GOAL OF THE EXERCISE
Here are some records. Print all of them exactly.

BEGIN

File: src/ctec_defs.vh
// Constants for the charge-time edge-control block: register offsets,
// field positions, write masks, reset values and source codes.
// Assumes a byte-addressed register port with 32-bit words.
`ifndef CTEC_DEFS_VH
`define CTEC_DEFS_VH

`define CTEC_ADDR_W        8
`define CTEC_CTRL_OFS      8'h00
`define CTEC_STAT_OFS      8'h04

// Control register field positions
`define CTEC_E1STAT_BIT    24
`define CTEC_E2MODE_BIT    23
`define CTEC_E2POL_BIT     22
`define CTEC_E2SEL_HI      21
`define CTEC_E2SEL_LO      18
`define CTEC_ON_BIT        15
`define CTEC_IDLE_BIT      13
`define CTEC_TIME_GENERATION_ENABLE_BIT      12
`define CTEC_EDGE_ENABLE_BIT     11
`define CTEC_CTRL_WMASK    32'h01FCB800
`define CTEC_CTRL_RESET    32'h00000000

// Status register field positions
`define CTEC_S_E2STAT_BIT  0
`define CTEC_S_RUN_BIT     1
`define CTEC_S_IDLE_BIT    2

// Second-edge source codes
`define CTEC_SRC_RSVD      4'hF
`define CTEC_SRC_CMP2      4'hE
`define CTEC_SRC_CMP1      4'hD
`define CTEC_SRC_PERIPHERAL_BUS_CLOCK     4'hC
`define CTEC_SRC_CAP3      4'hB
`define CTEC_SRC_CAP2      4'hA
`define CTEC_SRC_CAP1      4'h9
`define CTEC_SRC_PIN13     4'h8
`define CTEC_SRC_PIN12     4'h7
`define CTEC_SRC_PIN11     4'h6
`define CTEC_SRC_PIN10     4'h5
`define CTEC_SRC_PIN9      4'h4
`define CTEC_SRC_PIN1      4'h3
`define CTEC_SRC_PIN2      4'h2
`define CTEC_SRC_OC1       4'h1
`define CTEC_SRC_TMR1      4'h0

`define CTEC_SYNC_STAGES   2

`endif

File: src/ctec_edge_qual.v
// Edge or level qualifier for one already-synchronous source.
// Assumes the caller gates the result with its own enables.
`timescale 1ns/1ps
module ctec_edge_qual (
   input  wire clk,        // Block clock
   input  wire rst,        // Synchronous reset, active high
   input  wire sig,        // Synchronous source level
   input  wire edge_mode,  // 1 edge-sensitive, 0 level-sensitive
   input  wire polarity,   // 1 rising / high, 0 falling / low
   output reg  evt_q       // Qualified event, registered
);
   reg  prev_q;
   wire active;
   wire rise;
   wire fall;
   wire evt_d;

   // Level match and transition terms
   assign active = polarity ? sig : ~sig;
   assign rise   = sig & ~prev_q;
   assign fall   = ~sig & prev_q;
   assign evt_d  = edge_mode ? (polarity ? rise : fall)
                             : active;

   // Previous level and registered event
   always @(posedge clk) begin
      if (rst) begin
         prev_q <= 1'b0;
         evt_q  <= 1'b0;
      end else begin
         prev_q <= sig;
         evt_q  <= evt_d;
      end
   end
endmodule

END

THE COMPLETED TASK
File: src/ctec_defs.vh
// Constants for the charge-time edge-control block: register offsets,
// field positions, write masks, reset values and source codes.
// Assumes a byte-addressed register port with 32-bit words.
`ifndef CTEC_DEFS_VH
`define CTEC_DEFS_VH

`define CTEC_ADDR_W        8
`define CTEC_CTRL_OFS      8'h00
`define CTEC_STAT_OFS      8'h04

// Control register field positions
`define CTEC_E1STAT_BIT    24
`define CTEC_E2MODE_BIT    23
`define CTEC_E2POL_BIT     22
`define CTEC_E2SEL_HI      21
`define CTEC_E2SEL_LO      18
`define CTEC_ON_BIT        15
`define CTEC_IDLE_BIT      13
`define CTEC_TIME_GENERATION_ENABLE_BIT      12
`define CTEC_EDGE_ENABLE_BIT     11
`define CTEC_CTRL_WMASK    32'h01FCB800
`define CTEC_CTRL_RESET    32'h00000000

// Status register field positions
`define CTEC_S_E2STAT_BIT  0
`define CTEC_S_RUN_BIT     1
`define CTEC_S_IDLE_BIT    2

// Second-edge source codes
`define CTEC_SRC_RSVD      4'hF
`define CTEC_SRC_CMP2      4'hE
`define CTEC_SRC_CMP1      4'hD
`define CTEC_SRC_PERIPHERAL_BUS_CLOCK     4'hC
`define CTEC_SRC_CAP3      4'hB
`define CTEC_SRC_CAP2      4'hA
`define CTEC_SRC_CAP1      4'h9
`define CTEC_SRC_PIN13     4'h8
`define CTEC_SRC_PIN12     4'h7
`define CTEC_SRC_PIN11     4'h6
`define CTEC_SRC_PIN10     4'h5
`define CTEC_SRC_PIN9      4'h4
`define CTEC_SRC_PIN1      4'h3
`define CTEC_SRC_PIN2      4'h2
`define CTEC_SRC_OC1       4'h1
`define CTEC_SRC_TMR1      4'h0

`define CTEC_SYNC_STAGES   2

`endif

File: src/ctec_edge_qual.v
// Edge or level qualifier for one already-synchronous source.
// Assumes the caller gates the result with its own enables.
`timescale 1ns/1ps
module ctec_edge_qual (
   input  wire clk,        // Block clock
   input  wire rst,        // Synchronous reset, active high
   input  wire sig,        // Synchronous source level
   input  wire edge_mode,  // 1 edge-sensitive, 0 level-sensitive
   input  wire polarity,   // 1 rising / high, 0 falling / low
   output reg  evt_q       // Qualified event, registered
);
   reg  prev_q;
   wire active;
   wire rise;
   wire fall;
   wire evt_d;

   // Level match and transition terms
   assign active = polarity ? sig : ~sig;
   assign rise   = sig & ~prev_q;
   assign fall   = ~sig & prev_q;
   assign evt_d  = edge_mode ? (polarity ? rise : fall)
                             : active;

   // Previous level and registered event
   always @(posedge clk) begin
      if (rst) begin
         prev_q <= 1'b0;
         evt_q  <= 1'b0;
      end else begin
         prev_q <= sig;
         evt_q  <= evt_d;
      end
   end
endmodule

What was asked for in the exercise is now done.